どの本棚にあるのかまでチェックすると、該当する棚に向かった。

本棚へ向かう途中、読書用の机にうつ伏せになっている学生を見つける。

(あれ、柴君?)

少しだけ、心臓が跳ねる。

暦は一度立ち止まり、うつ伏せになっている伊織のつむじを見ていた。
少し乱れた黒髪が、時折、エアコンの風でふわりと舞う。

「……柴君」

呼びかけられた伊織は、顔を上げた。

「ん……先輩?」

まだ寝ぼけているようだ。

「なんで先輩がここにいるの?」
「それはこちらのセリフです、なぜこんなところに」
「なんか、ここ、気持ちいいんだよね」

ふにゃ、と笑う伊織に、暦は動揺した。

(なんですか、その笑い方……なんだか……)

動揺を隠して言葉を続ける。

「……とにかく、こんなところで寝ないでください」
「んー、一緒に帰る?」
「聞いてますか?」
「どうなの?」
「……一緒に、帰ります」
「やった」
「本を借りてからです」
「わかった、ついてく」
「ついて?……はい」

気にするのをやめたら、居た。

(しかし、私はなぜ柴君を?)

少し居たたまれない気分になったが、それよりも、伊織を見つけたことに対して少し嬉しくなってしまった自分がいた。

借りるための本を二人で探した。
あるはずの棚を見ても、すぐには見つからなかったからだ。

「ねぇ先輩、思ったんだけどさ」
「なんですか、柴君」
「それ!!」

伊織は本を探す手を止め、暦を見た。

「?」

暦には、わけが分からない。
伊織の顔も見ず、相変わらず本を探している。

「柴君、てなんか遠いんだよね」
「遠いとは?」
「なんか、遠い」
「?」
「んー」
「なんなんですか」

暦はいぶかし気な表情をする。

「下の名前で呼んでよ。
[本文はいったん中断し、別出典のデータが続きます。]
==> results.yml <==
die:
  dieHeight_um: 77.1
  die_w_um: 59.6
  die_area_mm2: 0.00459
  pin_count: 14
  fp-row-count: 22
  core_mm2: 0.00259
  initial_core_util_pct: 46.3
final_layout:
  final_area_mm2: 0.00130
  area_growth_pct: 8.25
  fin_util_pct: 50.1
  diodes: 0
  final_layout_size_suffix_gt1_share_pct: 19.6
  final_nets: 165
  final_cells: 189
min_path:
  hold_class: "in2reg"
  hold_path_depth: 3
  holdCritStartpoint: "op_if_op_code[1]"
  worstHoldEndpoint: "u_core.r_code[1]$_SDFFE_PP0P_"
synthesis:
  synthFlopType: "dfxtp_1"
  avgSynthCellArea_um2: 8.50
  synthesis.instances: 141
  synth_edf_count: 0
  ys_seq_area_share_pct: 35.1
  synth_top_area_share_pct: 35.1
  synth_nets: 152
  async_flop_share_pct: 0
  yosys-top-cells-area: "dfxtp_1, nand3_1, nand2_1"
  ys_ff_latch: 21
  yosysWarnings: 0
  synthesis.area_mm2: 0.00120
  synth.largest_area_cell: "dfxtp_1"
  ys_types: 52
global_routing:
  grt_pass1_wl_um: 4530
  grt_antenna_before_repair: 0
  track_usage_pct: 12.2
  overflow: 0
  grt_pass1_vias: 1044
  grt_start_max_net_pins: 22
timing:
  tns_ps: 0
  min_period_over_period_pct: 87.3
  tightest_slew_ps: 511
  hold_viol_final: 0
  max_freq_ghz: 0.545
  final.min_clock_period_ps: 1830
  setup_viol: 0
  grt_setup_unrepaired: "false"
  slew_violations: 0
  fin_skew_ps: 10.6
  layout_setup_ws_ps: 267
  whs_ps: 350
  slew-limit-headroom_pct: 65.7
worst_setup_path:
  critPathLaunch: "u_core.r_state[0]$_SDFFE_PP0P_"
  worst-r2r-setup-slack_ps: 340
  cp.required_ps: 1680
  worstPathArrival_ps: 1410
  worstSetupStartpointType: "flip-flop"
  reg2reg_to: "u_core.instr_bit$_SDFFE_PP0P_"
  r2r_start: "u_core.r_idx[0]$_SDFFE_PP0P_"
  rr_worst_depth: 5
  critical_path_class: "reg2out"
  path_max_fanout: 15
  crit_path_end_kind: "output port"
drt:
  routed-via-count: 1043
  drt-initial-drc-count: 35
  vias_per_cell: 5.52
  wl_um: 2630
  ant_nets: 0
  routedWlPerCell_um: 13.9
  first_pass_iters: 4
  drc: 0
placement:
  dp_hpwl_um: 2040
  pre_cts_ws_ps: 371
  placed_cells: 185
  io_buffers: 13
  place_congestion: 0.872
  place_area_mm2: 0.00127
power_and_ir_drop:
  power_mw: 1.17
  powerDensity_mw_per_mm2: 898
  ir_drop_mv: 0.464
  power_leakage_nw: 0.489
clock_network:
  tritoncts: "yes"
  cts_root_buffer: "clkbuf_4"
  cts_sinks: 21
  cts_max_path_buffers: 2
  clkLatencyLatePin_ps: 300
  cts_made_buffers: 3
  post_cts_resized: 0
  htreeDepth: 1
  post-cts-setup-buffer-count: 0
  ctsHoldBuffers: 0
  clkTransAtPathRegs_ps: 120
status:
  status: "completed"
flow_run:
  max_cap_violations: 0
## config.mk

```make
export PLATFORM = sky130hd
export DESIGN_NAME = lsu_mem_ctrl
export DESIGN_NICKNAME = d
export VERILOG_FILES = /design/src/rtl/lsu_pkg.sv /design/src/rtl/lsu_mem_ctrl_lane_align.sv /design/src/rtl/lsu_mem_ctrl.sv
export SDC_FILE = /design/constraint.sdc
export NUM_CORES = 1
export LEC_CHECK = 0
export ABC_AREA = 1
export CAP_MARGIN = 20
export CORE_ASPECT_RATIO = 2
export CORE_MARGIN = 4
export CORE_UTILIZATION = 49
export CTS_CLUSTER_DIAMETER = 120
export DETAILED_ROUTE_END_ITERATION = 8
export GPL_TIMING_DRIVEN = 1
export PLACE_DENSITY = 0.83
export SYNTH_ARGS = -nofsm -noshare
export SYNTH_HDL_FRONTEND = slang
export SYNTH_SLANG_ARGS = --single-unit
```

## constraint.sdc

```tcl
create_clock -name i_clk -period 2.4 [get_ports i_clk]
set_input_delay 0.6 -clock i_clk [delete_from_list [all_inputs] [get_ports i_clk]]
set_output_delay 0.6 -clock i_clk [all_outputs]
set_load 0.02 [all_outputs]
```

## src/rtl/lsu_pkg.sv

```systemverilog
// Shared types and constants for the load/store unit memory controller.
// FSM state encoding, RV32 access-size codes and unshifted lane masks.
package lsu_pkg;

   typedef enum logic [1:0] {
      ST_IDLE,
      ST_ISSUE,
      ST_WAIT,
      ST_RESP
   } lsu_state_t;

   localparam logic [1:0] SZ_B   = 2'b00;
   localparam logic [1:0] SZ_H   = 2'b01;
   localparam logic [1:0] SZ_W   = 2'b10;
   localparam logic [1:0] SZ_ILL = 2'b11;

   localparam logic [3:0] MASK_B = 4'b0001;
   localparam logic [3:0] MASK_H = 4'b0011;
   localparam logic [3:0] MASK_W = 4'b1111;

   // Unshifted lane mask for an access size; the illegal code selects no lanes.
   function automatic logic [3:0] size_mask(input logic [1:0] size);
      case (size)
         SZ_B:    size_mask = MASK_B;
         SZ_H:    size_mask = MASK_H;
         SZ_W:    size_mask = MASK_W;
         default: size_mask = 4'b0000;
      endcase
   endfunction

endpackage

```

## src/rtl/lsu_mem_ctrl_lane_align.sv

```systemverilog
// Combinational lane steering: byte enables, store-data replication and
// right-alignment of the returned load word.
module lsu_lane_align
   import lsu_pkg::*;
(
   input  logic [1:0]  size,
   input  logic [1:0]  offset,
   input  logic [31:0] st_data,
   input  logic [31:0] ld_word,
   output logic [3:0]  be,
   output logic [31:0] st_lanes,
   output logic [31:0] ld_data
);

   always_comb begin
      be = size_mask(size) << offset;
      case (size)
         SZ_B:    st_lanes = {4{st_data[7:0]}};
         SZ_H:    st_lanes = {2{st_data[15:0]}};
         default: st_lanes = st_data;
      endcase
      ld_data = ld_word >> {offset, 3'b000};
   end

endmodule

```

## src/rtl/lsu_mem_ctrl.sv

```systemverilog
// Single-outstanding load/store memory controller with stall timeout.
// Define MISALIGN_TRAP_EN to trap misaligned half/word accesses instead of aligning them.
module lsu_mem_ctrl
   import lsu_pkg::*;
#(
   parameter int ADDR_W  = 32,
   parameter int TMO_CYC = 255
)(
   input  logic              i_clk,
   input  logic              i_rst_n,
   input  logic              i_req_valid,
   output logic              o_req_ready,
   input  logic [ADDR_W-1:0] i_addr,
   input  logic [31:0]       i_wdata,
   input  logic [2:0]        i_funct3,
   input  logic              i_we,
   output logic              o_rsp_valid,
   output logic [31:0]       o_rdata,
   output logic [3:0]        o_mask,
   output logic              o_unsign,
   output logic              o_err,
   output logic              o_mem_valid,
   input  logic              i_mem_ready,
   output logic [ADDR_W-1:0] o_mem_addr,
   output logic              o_mem_we,
   output logic [3:0]        o_mem_be,
   output logic [31:0]       o_mem_wdata,
   input  logic              i_mem_rvalid,
   input  logic [31:0]       i_mem_rdata
);

   localparam int              CNT_W    = $clog2(TMO_CYC + 1);
   localparam logic [CNT_W-1:0] TMO_LAST = CNT_W'(TMO_CYC - 1);

   lsu_state_t        state_q, state_d;
   logic [ADDR_W-1:0] addr_q;
   logic [31:0]       wdata_q;
   logic [1:0]        size_q;
   logic              we_q;
   logic              bad_q;
   logic [CNT_W-1:0]  cnt_q;
   logic [31:0]       rdata_q;
   logic              err_q;
   logic [3:0]        mask_q;
   logic              unsign_q;

   logic              accept;
   logic              tmo_hit;
   logic              mem_go;
   logic [1:0]        req_size;
   logic [1:0]        req_off;
   logic              req_bad;
   logic [3:0]        lane_be;
   logic [31:0]       st_lanes;
   logic [31:0]       ld_data;

   assign accept  = i_req_valid && (state_q == ST_IDLE);
   assign tmo_hit = (cnt_q == TMO_LAST);

   // Request decode: a bad request never reaches memory but still gets a response.
   always_comb begin
      req_size = i_funct3[1:0];
      req_off  = i_addr[1:0];
`ifdef MISALIGN_TRAP_EN
      req_bad  = (req_size == SZ_ILL)
              || ((req_size == SZ_H) && i_addr[0])
              || ((req_size == SZ_W) && (i_addr[1:0] != 2'b00));
`else
      req_bad  = (req_size == SZ_ILL);
      if (req_size == SZ_H) begin
         req_off[0] = 1'b0;
      end else if (req_size == SZ_W) begin
         req_off = 2'b00;
      end
`endif
   end

   always_ff @(posedge i_clk or negedge i_rst_n) begin
      if (!i_rst_n) begin
         state_q <= ST_IDLE;
      end else begin
         state_q <= state_d;
      end
   end

   always_comb begin
      state_d = state_q;
      case (state_q)
         ST_IDLE: begin
            if (accept) begin
               state_d = ST_ISSUE;
            end
         end
         ST_ISSUE: begin
            if (bad_q) begin
               state_d = ST_RESP;
            end else if (i_mem_ready) begin
               state_d = we_q ? ST_RESP : ST_WAIT;
            end else if (tmo_hit) begin
               state_d = ST_RESP;
            end
         end
         ST_WAIT: begin
            if (i_mem_rvalid || tmo_hit) begin
               state_d = ST_RESP;
            end
         end
         ST_RESP: state_d = ST_IDLE;
         default: state_d = ST_IDLE;
      endcase
   end

   always_comb begin
      mem_go      = (state_q == ST_ISSUE) && !bad_q;
      o_req_ready = (state_q == ST_IDLE);
      o_rsp_valid = (state_q == ST_RESP);
      o_mem_valid = mem_go;
      o_mem_be    = mem_go ? lane_be : 4'b0000;
      o_mem_we    = mem_go && we_q;
   end

   // Request latch plus response build-up; the stall counter spans ISSUE and WAIT together.
   always_ff @(posedge i_clk or negedge i_rst_n) begin
      if (!i_rst_n) begin
         addr_q   <= '0;
         wdata_q  <= '0;
         size_q   <= SZ_B;
         we_q     <= 1'b0;
         bad_q    <= 1'b0;
         cnt_q    <= '0;
         rdata_q  <= '0;
         err_q    <= 1'b0;
         mask_q   <= '0;
         unsign_q <= 1'b0;
      end else if (accept) begin
         addr_q   <= {i_addr[ADDR_W-1:2], req_off};
         wdata_q  <= i_wdata;
         size_q   <= req_size;
         we_q     <= i_we;
         bad_q    <= req_bad;
         cnt_q    <= '0;
         rdata_q  <= '0;
         err_q    <= 1'b0;
         mask_q   <= size_mask(req_size);
         unsign_q <= !i_we && i_funct3[2];
      end else begin
         case (state_q)
            ST_ISSUE: begin
               if (bad_q) begin
                  err_q <= 1'b1;
               end else if (!i_mem_ready) begin
                  if (tmo_hit) begin
                     err_q <= 1'b1;
                  end else begin
                     cnt_q <= cnt_q + 1'b1;
                  end
               end
            end
            ST_WAIT: begin
               if (i_mem_rvalid) begin
                  rdata_q <= ld_data;
               end else if (tmo_hit) begin
                  err_q <= 1'b1;
               end else begin
                  cnt_q <= cnt_q + 1'b1;
               end
            end
            default: ;
         endcase
      end
   end

   lsu_lane_align u_lane_align (
      .size     (size_q),
      .offset   (addr_q[1:0]),
      .st_data  (wdata_q),
      .ld_word  (i_mem_rdata),
      .be       (lane_be),
      .st_lanes (st_lanes),
      .ld_data  (ld_data)
   );

   assign o_mem_addr  = {addr_q[ADDR_W-1:2], 2'b00};
   assign o_mem_wdata = st_lanes;
   assign o_rdata     = rdata_q;
   assign o_err       = err_q;
   assign o_mask      = mask_q;
   assign o_unsign    = unsign_q;

endmodule

```
[config.mk]
export PLATFORM = sky130hd
export DESIGN_NAME = tt_sweep
export DESIGN_NICKNAME = d
export VERILOG_FILES = /design/src/rtl/tt_sweep.sv
export SDC_FILE = /design/constraint.sdc
export NUM_CORES = 1
export LEC_CHECK = 0
export ABC_CLOCK_PERIOD_IN_PS = 2400
export CORE_MARGIN = 5
export CORE_UTILIZATION = 28
export DETAILED_ROUTE_END_ITERATION = 16
export PLACE_DENSITY = 0.47
export SYNTH_ARGS = -nofsm -noshare
export SYNTH_HDL_FRONTEND = slang
export SYNTH_SLANG_ARGS = --single-unit
[constraint.sdc]
create_clock -name clk -period 2.4 [get_ports clk]
set_clock_uncertainty 0.05 [all_clocks]
set_input_delay 0.6 -clock clk [delete_from_list [all_inputs] [get_ports clk]]
set_output_delay 0.6 -clock clk [all_outputs]
set_load 0.01 [all_outputs]
[src/rtl/tt_sweep.sv]
// Truth-table sweeper: walks x through all 128 minterms of a 7-input function and captures f into tt.
// Optional TT_COMPARE_EN adds exp_tt/match for a registered compare against an expected table.
//   state  | meaning
//   IDLE   | waiting for start, x parked at 0, last tt/ones retained
//   DRIVE  | x held on the function inputs while it settles
//   SAMPLE | f captured into tt[x] and counted into ones
//   DONE   | tt/ones frozen and offered until tt_ready
module tt_sweep #(
  parameter int unsigned SETTLE = 1
) (
  input  logic         clk,
  input  logic         rst_n,
  input  logic         start,
  output logic         busy,
  output logic [6:0]   x,
  input  logic         f,
  output logic [127:0] tt,
  output logic         tt_valid,
  input  logic         tt_ready,
  output logic [7:0]   ones
`ifdef TT_COMPARE_EN
  ,
  input  logic [127:0] exp_tt,
  output logic         match
`endif
);

  typedef enum logic [1:0] {
    S_IDLE   = 2'd0,
    S_DRIVE  = 2'd1,
    S_SAMPLE = 2'd2,
    S_DONE   = 2'd3
  } state_e;

  // DRIVE lasts SETTLE cycles, so the down-counter is loaded with SETTLE-1
  localparam logic [3:0] CNT_LOAD = 4'(SETTLE - 1);

  state_e       state_q, state_d;
  logic [6:0]   x_q, x_d;
  logic [3:0]   cnt_q, cnt_d;
  logic [127:0] tt_q, tt_d;
  logic [7:0]   ones_q, ones_d;

  always_ff @(posedge clk or negedge rst_n) begin
    if (!rst_n) begin
      state_q <= S_IDLE;
      x_q     <= '0;
      cnt_q   <= '0;
      tt_q    <= '0;
      ones_q  <= '0;
    end else begin
      state_q <= state_d;
      x_q     <= x_d;
      cnt_q   <= cnt_d;
      tt_q    <= tt_d;
      ones_q  <= ones_d;
    end
  end

  always_comb begin
    state_d = state_q;
    x_d     = x_q;
    cnt_d   = cnt_q;
    tt_d    = tt_q;
    ones_d  = ones_q;
    case (state_q)
      S_IDLE: begin
        if (start) begin
          state_d = S_DRIVE;
          x_d     = '0;
          cnt_d   = CNT_LOAD;
          tt_d    = '0;
          ones_d  = '0;
        end
      end
      S_DRIVE: begin
        if (cnt_q == 4'd0) state_d = S_SAMPLE;
        else               cnt_d   = cnt_q - 4'd1;
      end
      S_SAMPLE: begin
        tt_d[x_q] = f;
        ones_d    = ones_q + {7'd0, f};
        // x saturates at 127 so DONE still shows the last minterm
        if (x_q == 7'd127) begin
          state_d = S_DONE;
        end else begin
          state_d = S_DRIVE;
          x_d     = x_q + 7'd1;
          cnt_d   = CNT_LOAD;
        end
      end
      S_DONE: begin
        if (tt_ready) begin
          state_d = S_IDLE;
          x_d     = '0;
        end
      end
      default: state_d = S_IDLE;
    endcase
  end

`ifdef TT_COMPARE_EN
  logic match_q, match_d;

  always_comb begin
    match_d = match_q;
    if (state_q == S_IDLE && start)                    match_d = 1'b0;
    else if (state_q == S_SAMPLE && x_q == 7'd127)     match_d = (tt_d == exp_tt);
  end

  always_ff @(posedge clk or negedge rst_n) begin
    if (!rst_n) match_q <= 1'b0;
    else        match_q <= match_d;
  end

  assign match = match_q;
`endif

  assign busy     = (state_q != S_IDLE);
  assign tt_valid = (state_q == S_DONE);
  assign x        = x_q;
  assign tt       = tt_q;
  assign ones     = ones_q;

endmodule
==> results of run 1 <==
path summary, 6_finish.rpt:
check / startpoint / to / slack, ns / depth (start not counted)
min: rst_n / ones[7] / 0.07 / 1
max: state_q[1] / tt_valid / 0.07 / 2
max reg2reg: state_q[1] / tt[97] / 0.36 / 4
min in group clk: cnt_q[1] / cnt_q[1] / 0.47 / 1
min reg2reg: cnt_q[1] / cnt_q[1] / 0.47 / 1
max in group asynchronous: rst_n / tt[97] / 1.55 / 2
state kept, by name (all words and copies together) (netlist names):
register / cells
x: 7
state_q: 2
cnt_q: 4
tt: 128
ones: 8
kinds of logic after synthesis:
logic type / after synthesis / share of synthesized area [%]
muxes: 4 / 0.6190
adders and majority gates: 4 / 0.7282
AOI/OAI and AO/OA: 284 / 30.95
buffers and inverters: 82 / 5.552
and+or+nand+nor: 85 / 7.264
xor gates and xnor gates: 5 / 0.6371
DFF: 149 / 54.25
metal layers:
layer	GRT usage, %	part of all wire, %	vias to the layer above
li1	-	-	2680
met1	20.97	46	2794
met2	24.40	46	195
met3	5.973	7.8	18
met4	3.629	0.95	0
met5	0	0	-
what timing repair did:
item                       CTS  global route
gates resized for setup      3             2
hold endpoints to repair     0             0
setup endpoints to repair    2             2
cell type report:
class	count	area [um^2]	area share, %
clock buffers	17	425.4	4.531
clock inverters	15	143.9	1.533
inverters	8	31.28	0.3332
multi-input cells	382	2778	29.58
flip-flops and latches	149	3732	39.75
well taps	324	405.4	4.318
repair buffers	188	1873	19.95
stage by stage:
step | std cells | worst slack, ns
2_1_floorplan | 613 | 0.6001
3_3_place_gp | 1051 | 0.2018
3_5_place_dp | 1051 | 0.1079
4_1_cts | 1083 | 0.01410
5_1_grt | 1083 | 0.001692
6_report | 1083 | 0.07204
where the power goes:
group          switching [uW]  total (uW)  internal (uW)
Sequential                254        2930           2680
Combinational            1140        1920            781
Clock                    1160        2610           1450
Yosys cell counts (3+ instances only):
cell type,count
a21oi_1,5
a22o_1,9
and2_1,3
buf_2,26
buf_6,5
clkbuf_1,40
dfrtp_1,149
ha_1,4
inv_1,7
nand2_1,26
nand3_1,11
nand3b_1,6
nand3b_4,4
nor2_1,12
nor2b_1,4
nor3_1,4
o211ai_1,126
o21ai_0,3
o31ai_1,126
or3_1,3
xnor2_1,5
worst max-delay path, cell delays in order, from the launching register on:
cell and delay (ns):
dfrtp_2 0.54, and2_1 0.18, clkdlybuf4s50_1 0.53
==> run_results.csv, run 1 <==
group,metric,value,unit
grt,track_usage,15.71,%
detailed_routing,drtIter0Drc,317,
grt,grt_pass1_wl,34.64,mm
power_and_ir_drop,ir_drop,0.0003973,V
place,gp_congestion,0.7879,
setup_path,crit_fanout,13,
timing,period_share,97.00,%
yosys,yosys.cell_types.count,47,
place,place_area,8808,um^2
cells_and_area,diodes,0,
cells_and_area,syn_to_final_growth,36.61,%
yosys,synthCells,613,
timing,setup_violations,0,
yosys,yosysWarnings,0,
grt,grt_pass1_vias,5764,
cells_and_area,final_util,38.72,%
outcome,status,"completed",
clock_tree,clock-root-buffer,"clkbuf_16",
power_and_ir_drop,power_density,794.1,nW/um^2
detailed_routing,num_vias,5687,
clock_tree,clkSinkCount,149,
grt,gr-total-overflow,0,
floorplan,core,24250,um^2
setup_path,setup.worst_path.end_class,"output port",
timing,worst_pin_slew,0.6096,ns
cells_and_area,final_nets,755,
detailed_routing,drcViolationCount,0,
clock_tree,path_clk_slew,0.06,ns
floorplan,rows,57,
clock_tree,cts-htree-levels,4,
clock_tree,insertion_delay,0.42,ns
yosys,synth_area_leaders,"dfrtp_1, o211ai_1, o31ai_1, clkbuf_1, buf_2",
yosys,synth-seq-cells,149,
timing,holdWs,0.07225,ns
power_and_ir_drop,p_leak,0.003771,uW
detailed_routing,routed_wl,21.94,mm
cells_and_area,final_cell_mix,"clkdlybuf4s50_1, dfrtp_1, o211ai_1, o31ai_1, buf_4",
yosys,syn-cell-area,6873,um^2
yosys,yosysSeqAreaShare,54.25,%
clock_tree,cts_buffers,17,
yosys,avgSynthCellArea,11.21,um^2
clock_tree,cts_hold_buf,0,
yosys,synth_area_leader_cell,"dfrtp_1",
yosys,synth_top_area_share,54.25,%
cells_and_area,final_area,9389,um^2
grt,grt_max_degree,73,
run,maxCapViolCount,0,
detailed_routing,avgRoutedWirePerCell,20.26,um
timing,post-route-min-period,2.328,ns
setup_path,critPathRequiredTime,1.75,ns
cells_and_area,n_fill_cell,2380,
worst_hold_path,hp-class,"input pin to asynchronous set/reset pin",
timing,slew_violations,0,
cells_and_area,drive_above_1_share,11.59,%
timing,maxSlewHeadroom,59.26,%
floorplan,ios,150,
timing,hold_violations,0,
yosys,synth_edf_count,0,
detailed_routing,drt-pass1-iter-count,5,
clock_tree,cts_max_path_buffers,2,
floorplan,start_util,28.34,%
setup_path,startpoint_type,"flip-flop",
place,numPortBuffers,149,
setup_path,crit_type,"flip-flop to output port",
clock_tree,cts_tree,"built",
timing,rsz0062_at_grt,"false",
yosys,async_flop_share,100.0,%
place,dpl.hpwl,14.87,mm
floorplan,die_h,166.7,um
yosys,ys.flop_type,"dfrtp_1",
setup_path,critPathArrivalTime,1.68,ns
timing,setup_tns,0,ns
detailed_routing,ant_nets,0,
detailed_routing,drt-vias-per-instance,5.251,
clock_tree,cts_setup_buffers,0,
power_and_ir_drop,power.total,7456,uW
timing,fmax,429.6,MHz
grt,antenna_found_initial,0,
yosys,synth_fp_nets,622,
floorplan,dieArea,27780,um^2
cells_and_area,layout_commonest_cell,"clkdlybuf4s50_1",
floorplan,fp.dieW,166.7,um
Power figures use the tool's default switching activity.
==> run 2, diff against run 1 <==
- TNS_END_PERCENT: default -> 50
==> results of run 2 <==
The final DEF is identical to that of run 1; final timing and power are the same.
==> run 3, diff against run 2 <==
- CAP_MARGIN: default -> 20
- CORE_UTILIZATION: 28 -> 41
- PLACE_DENSITY: 0.47 -> 0.65
==> run 3 against run 2 <==
- via count decreased by 0.12%
- non-clock buffer count shrank 10
- final cell count decreased by 11%
- first-iteration DRC count grew 51%
- critical path depth stayed put
- clock power up 12%
- largest cell class unchanged
- sequential power is essentially flat
- core utilization grew 17 points
- setup slack gained 0.023 ns
==> run_results.csv, run 3 (same netlist as run 1, synthesis figures left out) <==
group,metric,value,unit
detailed_routing,num_vias,5680,
floorplan,dieArea,19450,um^2
power_and_ir_drop,ir_drop,0.0005173,V
timing,hold_violations,0,
detailed_routing,ant_nets,0,
floorplan,fp.dieW,139.5,um
grt,grt_pass1_vias,5544,
clock_tree,cts-htree-levels,4,
cells_and_area,final_nets,745,
power_and_ir_drop,power_density,832.1,nW/um^2
clock_tree,clock-root-buffer,"clkbuf_16",
timing,setup_violations,0,
clock_tree,cts_tree,"built",
cells_and_area,syn_to_final_growth,34.59,%
setup_path,crit_type,"flip-flop to output port",
cells_and_area,final_cell_mix,"dfrtp_1, clkdlybuf4s50_1, o211ai_1, o31ai_1, nand2_1",
clock_tree,clkSinkCount,149,
detailed_routing,drcViolationCount,0,
cells_and_area,regArea,3730,um^2
place,numPortBuffers,149,
setup_path,critPathArrivalTime,1.65,ns
power_and_ir_drop,p_leak,0.003754,uW
grt,gr-total-overflow,0,
floorplan,ios,150,
clock_tree,cts_setup_buffers,0,
timing,setup_tns,0,ns
grt,grt_pass1_wl,32.04,mm
place,gp_congestion,0.7816,
floorplan,rows,47,
detailed_routing,avgRoutedWirePerCell,20.44,um
floorplan,core,16520,um^2
power_and_ir_drop,power.total,7697,uW
setup_path,crit_fanout,9,
cells_and_area,final_util,55.98,%
setup_path,setup.worst_path.end_class,"output port",
timing,maxSlewHeadroom,57.88,%
detailed_routing,drtIter0Drc,480,
detailed_routing,drt-pass1-iter-count,6,
grt,track_usage,20.55,%
run,maxCapViolCount,0,
clock_tree,path_clk_slew,0.06,ns
timing,fmax,433.8,MHz
floorplan,die_h,139.5,um
outcome,status,"completed",
place,dp_slack,0.1241,ns
detailed_routing,drt-vias-per-instance,5.862,
timing,slew_violations,0,
detailed_routing,routed_wl,19.81,mm
floorplan,start_util,41.59,%
cells_and_area,drive_above_1_share,9.746,%
cells_and_area,diodes,0,
clock_tree,insertion_delay,0.42,ns
cells_and_area,largest_reg_flops,128,
timing,rsz0062_at_grt,"false",
grt,grt_max_degree,73,
place,dpl.hpwl,12.96,mm
clock_tree,cts_max_path_buffers,2,
clock_tree,cts_buffers,17,
setup_path,startpoint_type,"flip-flop",
cells_and_area,n_fill_cell,1360,
cells_and_area,multi_input_area,2778,um^2
setup_path,critPathRequiredTime,1.75,ns
timing,fin_ws,0.09505,ns
timing,worst_pin_slew,0.6301,ns
timing,period_share,96.04,%
timing,post-route-min-period,2.305,ns
worst_hold_path,hp-class,"flip-flop to flip-flop",
grt,antenna_found_initial,0,
run 3: report_power, final:
group | switching [uW] | leakage, uW | internal, uW
Sequential | 228 | 0.00206 | 2680
Clock | 1050 | 0.000311 | 1870
Combinational | 1120 | 0.00138 | 747
run 3: critical path: stages (launching register included):
cell and delay [ns]:
dfrtp_1 0.53, and2_1 0.18, clkdlybuf4s50_1 0.53
run 3: through the flow:
stage,cells,instance area [um^2],hold slack (ns)
2_1_floorplan,613,6873,0.2544
3_3_place_gp,936,8583,0.4361
3_5_place_dp,936,8583,0.4399
4_1_cts,969,9244,0.4670
5_1_grt,969,9250,0.4924
6_report,969,9250,0.4657
run 3: path summary, 6_finish.rpt:
path,from,to,slack [ns],cells after the start
setup / recovery,state_q[0],tt_valid,0.1,2
hold / removal,cnt_q[1],cnt_q[1],0.47,1
setup reg to reg,state_q[0],tt[99],0.19,5
hold reg to reg,cnt_q[1],cnt_q[1],0.47,1
max in group asynchronous,rst_n,tt[63],1.02,3
min in group asynchronous,rst_n,tt[27],0.57,2
run 3: area by class of cell:
| cell class | count | share of cell area [%] |
|---|---|---|
| Inverter | 8 | 0.3382 |
| Tap cell | 220 | 2.976 |
| Multi-Input combinational cell | 382 | 30.03 |
| Clock inverter | 12 | 2.178 |
| Timing Repair Buffer | 178 | 19.33 |
| Sequential cell | 149 | 40.32 |
| Clock buffer | 20 | 4.829 |
run 3: repair_timing:
action	in CTS	in global routing
gates resized for setup	1	2
hold buffers	1	0
endpoints found under the setup margin	1	2
hold endpoints to repair	24	0
cloned	0	0
run 3: metal layers:
metal	GRT usage [%]	up-vias	routed length (um)
met2	31.50	196	9145
met5	0	-	0
met4	5.664	0	205
met3	7.787	25	1642
li1	-	2670	-
met1	27.46	2789	8813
皆、伊織って呼ぶ」
「呼び名、ですか」
「うん」
「わかりました、柴君」

暦は伊織に向き直り、ふ、と笑った。

「……そうじゃないんだよな……」

期待外れの反応に、伊織は少し落胆した。

「……ま、いいけど」

そして、伊織も本探しを再開した。

無事に目的の本を見つけ、借りることができた。
伊織の進言通り、二人で並んで家路につく。
この微妙な距離が自然になってしまっていた。